**config.mk**
```make
export PLATFORM = sky130hd
export DESIGN_NAME = tiny_cpu
export DESIGN_NICKNAME = d
export VERILOG_FILES = /design/src/rtl/cpu_pkg.sv /design/src/rtl/cpu_decode.sv /design/src/rtl/cpu_adder.sv /design/src/rtl/cpu_regfile.sv /design/src/rtl/tiny_cpu.sv
export SDC_FILE = /design/constraint.sdc
export NUM_CORES = 1
export LEC_CHECK = 0
export BUFFER_PORTS_ARGS = -buffer_cell sky130_fd_sc_hd__clkbuf_2
export CORE_UTILIZATION = 50
export CTS_BUF_LIST = sky130_fd_sc_hd__clkbuf_8
export DETAILED_ROUTE_END_ITERATION = 8
export PLACE_DENSITY_LB_ADDON = 0.3
export SKIP_LAST_GASP = 1
export SLEW_MARGIN = 30
export SYNTH_ARGS = -nofsm -noshare
export SYNTH_HDL_FRONTEND = slang
export SYNTH_SLANG_ARGS = --single-unit
```
**constraint.sdc**
```tcl
create_clock -name clk -period 7.75 [get_ports clk]
set_clock_uncertainty 0.15 [all_clocks]
set_input_delay 0.775 -clock clk [delete_from_list [all_inputs] [get_ports clk]]
set_output_delay 0.775 -clock clk [all_outputs]
set_load 0.05 [all_outputs]
```
### src/rtl/nmi_trig_detect.sv
module nmi_trig_detect
  import nmi_gate_pkg::*;
#(
  parameter logic IDLE_LEVEL = 1'b1
) (
  input  logic       clk,
  input  logic       rst,
  input  logic       level_i,
  input  trig_mode_e mode_i,
  output logic       set_o
);

  logic prev_q;
  logic rise, fall;

  always_ff @(posedge clk) begin
    if (rst) prev_q <= IDLE_LEVEL;
    else     prev_q <= level_i;
  end

  assign rise = level_i & ~prev_q;
  assign fall = ~level_i & prev_q;

  always_comb begin
    unique case (mode_i)
      TRIG_LEVEL_LOW:  set_o = ~level_i;
      TRIG_EDGE_FALL:  set_o = fall;
      TRIG_LEVEL_HIGH: set_o = level_i;
      TRIG_EDGE_RISE:  set_o = rise;
      default:         set_o = 1'b0;
    endcase
  end

endmodule

### src/rtl/nmi_regs.sv
module nmi_regs
  import nmi_gate_pkg::*;
#(
  parameter int unsigned ADDR_W = 8,
  parameter int unsigned DATA_W = 32,
  parameter int unsigned EN_OFF = 32'h08
) (
  input  logic              clk,
  input  logic              rst,
  input  logic [ADDR_W-1:0] addr_i,
  input  logic              we_i,
  input  logic [DATA_W-1:0] wdata_i,
  input  logic              set_i,
  output logic [DATA_W-1:0] rdata_o,
  output trig_mode_e        mode_o,
  output logic              pend_o,
  output logic              en_o
);

  localparam logic [ADDR_W-1:0] A_CTRL = ADDR_W'(OFF_CTRL);
  localparam logic [ADDR_W-1:0] A_PEND = ADDR_W'(OFF_PEND);
  localparam logic [ADDR_W-1:0] A_EN   = ADDR_W'(EN_OFF);

  logic [DATA_W-1:0] ctrl_q;
  logic              pend_q;
  logic              en_q;
  logic [DATA_W-1:0] rd_next;
  logic              hit_ctrl, hit_pend, hit_en;
  logic              clr_req;

  assign hit_ctrl = (addr_i == A_CTRL);
  assign hit_pend = (addr_i == A_PEND);
  assign hit_en   = (addr_i == A_EN);
  assign clr_req  = we_i & hit_pend & wdata_i[0];

  always_ff @(posedge clk) begin
    if (rst) begin
      ctrl_q <= '0;
      en_q   <= 1'b0;
    end else if (we_i) begin
      if (hit_ctrl) ctrl_q <= wdata_i;
      if (hit_en)   en_q   <= wdata_i[0];
    end
  end

  // set has priority over a simultaneous clear
  always_ff @(posedge clk) begin
    if (rst)          pend_q <= 1'b0;
    else if (set_i)   pend_q <= 1'b1;
    else if (clr_req) pend_q <= 1'b0;
  end

  always_comb begin
    rd_next = '0;
    if (hit_ctrl)      rd_next = ctrl_q;
    else if (hit_pend) rd_next[0] = pend_q;
    else if (hit_en)   rd_next[0] = en_q;
  end

  always_ff @(posedge clk) begin
    if (rst) rdata_o <= '0;
    else     rdata_o <= rd_next;
  end

  assign mode_o = trig_mode_e'(ctrl_q[1:0]);
  assign pend_o = pend_q;
  assign en_o   = en_q;

endmodule

### src/rtl/nmi_gate_ctrl.sv
module nmi_gate_ctrl
  import nmi_gate_pkg::*;
#(
  parameter int unsigned ADDR_W      = 8,
  parameter int unsigned DATA_W      = 32,
  parameter int unsigned LAYOUT      = 0,
  parameter int unsigned SYNC_STAGES = 2,
  parameter logic        IDLE_LEVEL  = 1'b1
) (
  input  logic              clk,
  input  logic              rst,
  input  logic              raw_irq_i,
  input  logic [ADDR_W-1:0] bus_addr_i,
  input  logic              bus_we_i,
  input  logic [DATA_W-1:0] bus_wdata_i,
  output logic [DATA_W-1:0] bus_rdata_o,
  output logic              irq_o
);

  localparam int unsigned EN_OFF = en_offset(LAYOUT);

  logic       line_sync;
  logic       set_evt;
  logic       pend_q;
  logic       en_q;
  trig_mode_e mode;

  nmi_sync #(
    .STAGES (SYNC_STAGES),
    .RST_VAL(IDLE_LEVEL)
  ) u_sync (
    .clk (clk),
    .rst (rst),
    .din (raw_irq_i),
    .dout(line_sync)
  );

  nmi_trig_detect #(
    .IDLE_LEVEL(IDLE_LEVEL)
  ) u_det (
    .clk    (clk),
    .rst    (rst),
    .level_i(line_sync),
    .mode_i (mode),
    .set_o  (set_evt)
  );

  nmi_regs #(
    .ADDR_W(ADDR_W),
    .DATA_W(DATA_W),
    .EN_OFF(EN_OFF)
  ) u_regs (
    .clk    (clk),
    .rst    (rst),
    .addr_i (bus_addr_i),
    .we_i   (bus_we_i),
    .wdata_i(bus_wdata_i),
    .set_i  (set_evt),
    .rdata_o(bus_rdata_o),
    .mode_o (mode),
    .pend_o (pend_q),
    .en_o   (en_q)
  );

  // both operands come straight from flops
  assign irq_o = pend_q & en_q;

endmodule

### config.mk
export PLATFORM = sky130hd
export DESIGN_NAME = nmi_gate_ctrl
export DESIGN_NICKNAME = d
export VERILOG_FILES = /design/src/rtl/nmi_gate_pkg.sv /design/src/rtl/nmi_sync.sv /design/src/rtl/nmi_trig_detect.sv /design/src/rtl/nmi_regs.sv /design/src/rtl/nmi_gate_ctrl.sv
export SDC_FILE = /design/constraint.sdc
export NUM_CORES = 1
export LEC_CHECK = 0
export BUFFER_PORTS_ARGS = -buffer_cell sky130_fd_sc_hd__buf_2
export CORE_MARGIN = 8
export CORE_UTILIZATION = 50
export DETAILED_ROUTE_END_ITERATION = 16
export PLACE_DENSITY = 0.8
export SLEW_MARGIN = 25
export SYNTH_ARGS = -nofsm -noshare
export SYNTH_HDL_FRONTEND = slang
export SYNTH_SLANG_ARGS = --single-unit
### constraint.sdc
create_clock -name clk -period 1.85 [get_ports clk]
set_input_delay 0.2775 -clock clk [delete_from_list [all_inputs] [get_ports clk]]
set_output_delay 0.2775 -clock clk [all_outputs]
set_load 0.005 [all_outputs]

◇ ◇ ◇ ◇ ◇

Your task is to set down all of the entries exactly as they appear.

**config.mk**
```make
export PLATFORM = sky130hd
export DESIGN_NAME = tiny_cpu
export DESIGN_NICKNAME = d
export VERILOG_FILES = /design/src/rtl/cpu_pkg.sv /design/src/rtl/cpu_decode.sv /design/src/rtl/cpu_adder.sv /design/src/rtl/cpu_regfile.sv /design/src/rtl/tiny_cpu.sv
export SDC_FILE = /design/constraint.sdc
export NUM_CORES = 1
export LEC_CHECK = 0
export BUFFER_PORTS_ARGS = -buffer_cell sky130_fd_sc_hd__clkbuf_2
export CORE_UTILIZATION = 50
export CTS_BUF_LIST = sky130_fd_sc_hd__clkbuf_8
export DETAILED_ROUTE_END_ITERATION = 8
export PLACE_DENSITY_LB_ADDON = 0.3
export SKIP_LAST_GASP = 1
export SLEW_MARGIN = 30
export SYNTH_ARGS = -nofsm -noshare
export SYNTH_HDL_FRONTEND = slang
export SYNTH_SLANG_ARGS = --single-unit
```
**constraint.sdc**
```tcl
create_clock -name clk -period 7.75 [get_ports clk]
set_clock_uncertainty 0.15 [all_clocks]
set_input_delay 0.775 -clock clk [delete_from_list [all_inputs] [get_ports clk]]
set_output_delay 0.775 -clock clk [all_outputs]
set_load 0.05 [all_outputs]
```
### src/rtl/nmi_trig_detect.sv
module nmi_trig_detect
  import nmi_gate_pkg::*;
#(
  parameter logic IDLE_LEVEL = 1'b1
) (
  input  logic       clk,
  input  logic       rst,
  input  logic       level_i,
  input  trig_mode_e mode_i,
  output logic       set_o
);

  logic prev_q;
  logic rise, fall;

  always_ff @(posedge clk) begin
    if (rst) prev_q <= IDLE_LEVEL;
    else     prev_q <= level_i;
  end

  assign rise = level_i & ~prev_q;
  assign fall = ~level_i & prev_q;

  always_comb begin
    unique case (mode_i)
      TRIG_LEVEL_LOW:  set_o = ~level_i;
      TRIG_EDGE_FALL:  set_o = fall;
      TRIG_LEVEL_HIGH: set_o = level_i;
      TRIG_EDGE_RISE:  set_o = rise;
      default:         set_o = 1'b0;
    endcase
  end

endmodule

### src/rtl/nmi_regs.sv
module nmi_regs
  import nmi_gate_pkg::*;
#(
  parameter int unsigned ADDR_W = 8,
  parameter int unsigned DATA_W = 32,
  parameter int unsigned EN_OFF = 32'h08
) (
  input  logic              clk,
  input  logic              rst,
  input  logic [ADDR_W-1:0] addr_i,
  input  logic              we_i,
  input  logic [DATA_W-1:0] wdata_i,
  input  logic              set_i,
  output logic [DATA_W-1:0] rdata_o,
  output trig_mode_e        mode_o,
  output logic              pend_o,
  output logic              en_o
);

  localparam logic [ADDR_W-1:0] A_CTRL = ADDR_W'(OFF_CTRL);
  localparam logic [ADDR_W-1:0] A_PEND = ADDR_W'(OFF_PEND);
  localparam logic [ADDR_W-1:0] A_EN   = ADDR_W'(EN_OFF);

  logic [DATA_W-1:0] ctrl_q;
  logic              pend_q;
  logic              en_q;
  logic [DATA_W-1:0] rd_next;
  logic              hit_ctrl, hit_pend, hit_en;
  logic              clr_req;

  assign hit_ctrl = (addr_i == A_CTRL);
  assign hit_pend = (addr_i == A_PEND);
  assign hit_en   = (addr_i == A_EN);
  assign clr_req  = we_i & hit_pend & wdata_i[0];

  always_ff @(posedge clk) begin
    if (rst) begin
      ctrl_q <= '0;
      en_q   <= 1'b0;
    end else if (we_i) begin
      if (hit_ctrl) ctrl_q <= wdata_i;
      if (hit_en)   en_q   <= wdata_i[0];
    end
  end

  // set has priority over a simultaneous clear
  always_ff @(posedge clk) begin
    if (rst)          pend_q <= 1'b0;
    else if (set_i)   pend_q <= 1'b1;
    else if (clr_req) pend_q <= 1'b0;
  end

  always_comb begin
    rd_next = '0;
    if (hit_ctrl)      rd_next = ctrl_q;
    else if (hit_pend) rd_next[0] = pend_q;
    else if (hit_en)   rd_next[0] = en_q;
  end

  always_ff @(posedge clk) begin
    if (rst) rdata_o <= '0;
    else     rdata_o <= rd_next;
  end

  assign mode_o = trig_mode_e'(ctrl_q[1:0]);
  assign pend_o = pend_q;
  assign en_o   = en_q;

endmodule

### src/rtl/nmi_gate_ctrl.sv
module nmi_gate_ctrl
  import nmi_gate_pkg::*;
#(
  parameter int unsigned ADDR_W      = 8,
  parameter int unsigned DATA_W      = 32,
  parameter int unsigned LAYOUT      = 0,
  parameter int unsigned SYNC_STAGES = 2,
  parameter logic        IDLE_LEVEL  = 1'b1
) (
  input  logic              clk,
  input  logic              rst,
  input  logic              raw_irq_i,
  input  logic [ADDR_W-1:0] bus_addr_i,
  input  logic              bus_we_i,
  input  logic [DATA_W-1:0] bus_wdata_i,
  output logic [DATA_W-1:0] bus_rdata_o,
  output logic              irq_o
);

  localparam int unsigned EN_OFF = en_offset(LAYOUT);

  logic       line_sync;
  logic       set_evt;
  logic       pend_q;
  logic       en_q;
  trig_mode_e mode;

  nmi_sync #(
    .STAGES (SYNC_STAGES),
    .RST_VAL(IDLE_LEVEL)
  ) u_sync (
    .clk (clk),
    .rst (rst),
    .din (raw_irq_i),
    .dout(line_sync)
  );

  nmi_trig_detect #(
    .IDLE_LEVEL(IDLE_LEVEL)
  ) u_det (
    .clk    (clk),
    .rst    (rst),
    .level_i(line_sync),
    .mode_i (mode),
    .set_o  (set_evt)
  );

  nmi_regs #(
    .ADDR_W(ADDR_W),
    .DATA_W(DATA_W),
    .EN_OFF(EN_OFF)
  ) u_regs (
    .clk    (clk),
    .rst    (rst),
    .addr_i (bus_addr_i),
    .we_i   (bus_we_i),
    .wdata_i(bus_wdata_i),
    .set_i  (set_evt),
    .rdata_o(bus_rdata_o),
    .mode_o (mode),
    .pend_o (pend_q),
    .en_o   (en_q)
  );

  // both operands come straight from flops
  assign irq_o = pend_q & en_q;

endmodule

### config.mk
export PLATFORM = sky130hd
export DESIGN_NAME = nmi_gate_ctrl
export DESIGN_NICKNAME = d
export VERILOG_FILES = /design/src/rtl/nmi_gate_pkg.sv /design/src/rtl/nmi_sync.sv /design/src/rtl/nmi_trig_detect.sv /design/src/rtl/nmi_regs.sv /design/src/rtl/nmi_gate_ctrl.sv
export SDC_FILE = /design/constraint.sdc
export NUM_CORES = 1
export LEC_CHECK = 0
export BUFFER_PORTS_ARGS = -buffer_cell sky130_fd_sc_hd__buf_2
export CORE_MARGIN = 8
export CORE_UTILIZATION = 50
export DETAILED_ROUTE_END_ITERATION = 16
export PLACE_DENSITY = 0.8
export SLEW_MARGIN = 25
export SYNTH_ARGS = -nofsm -noshare
export SYNTH_HDL_FRONTEND = slang
export SYNTH_SLANG_ARGS = --single-unit
### constraint.sdc
create_clock -name clk -period 1.85 [get_ports clk]
set_input_delay 0.2775 -clock clk [delete_from_list [all_inputs] [get_ports clk]]
set_output_delay 0.2775 -clock clk [all_outputs]
set_load 0.005 [all_outputs]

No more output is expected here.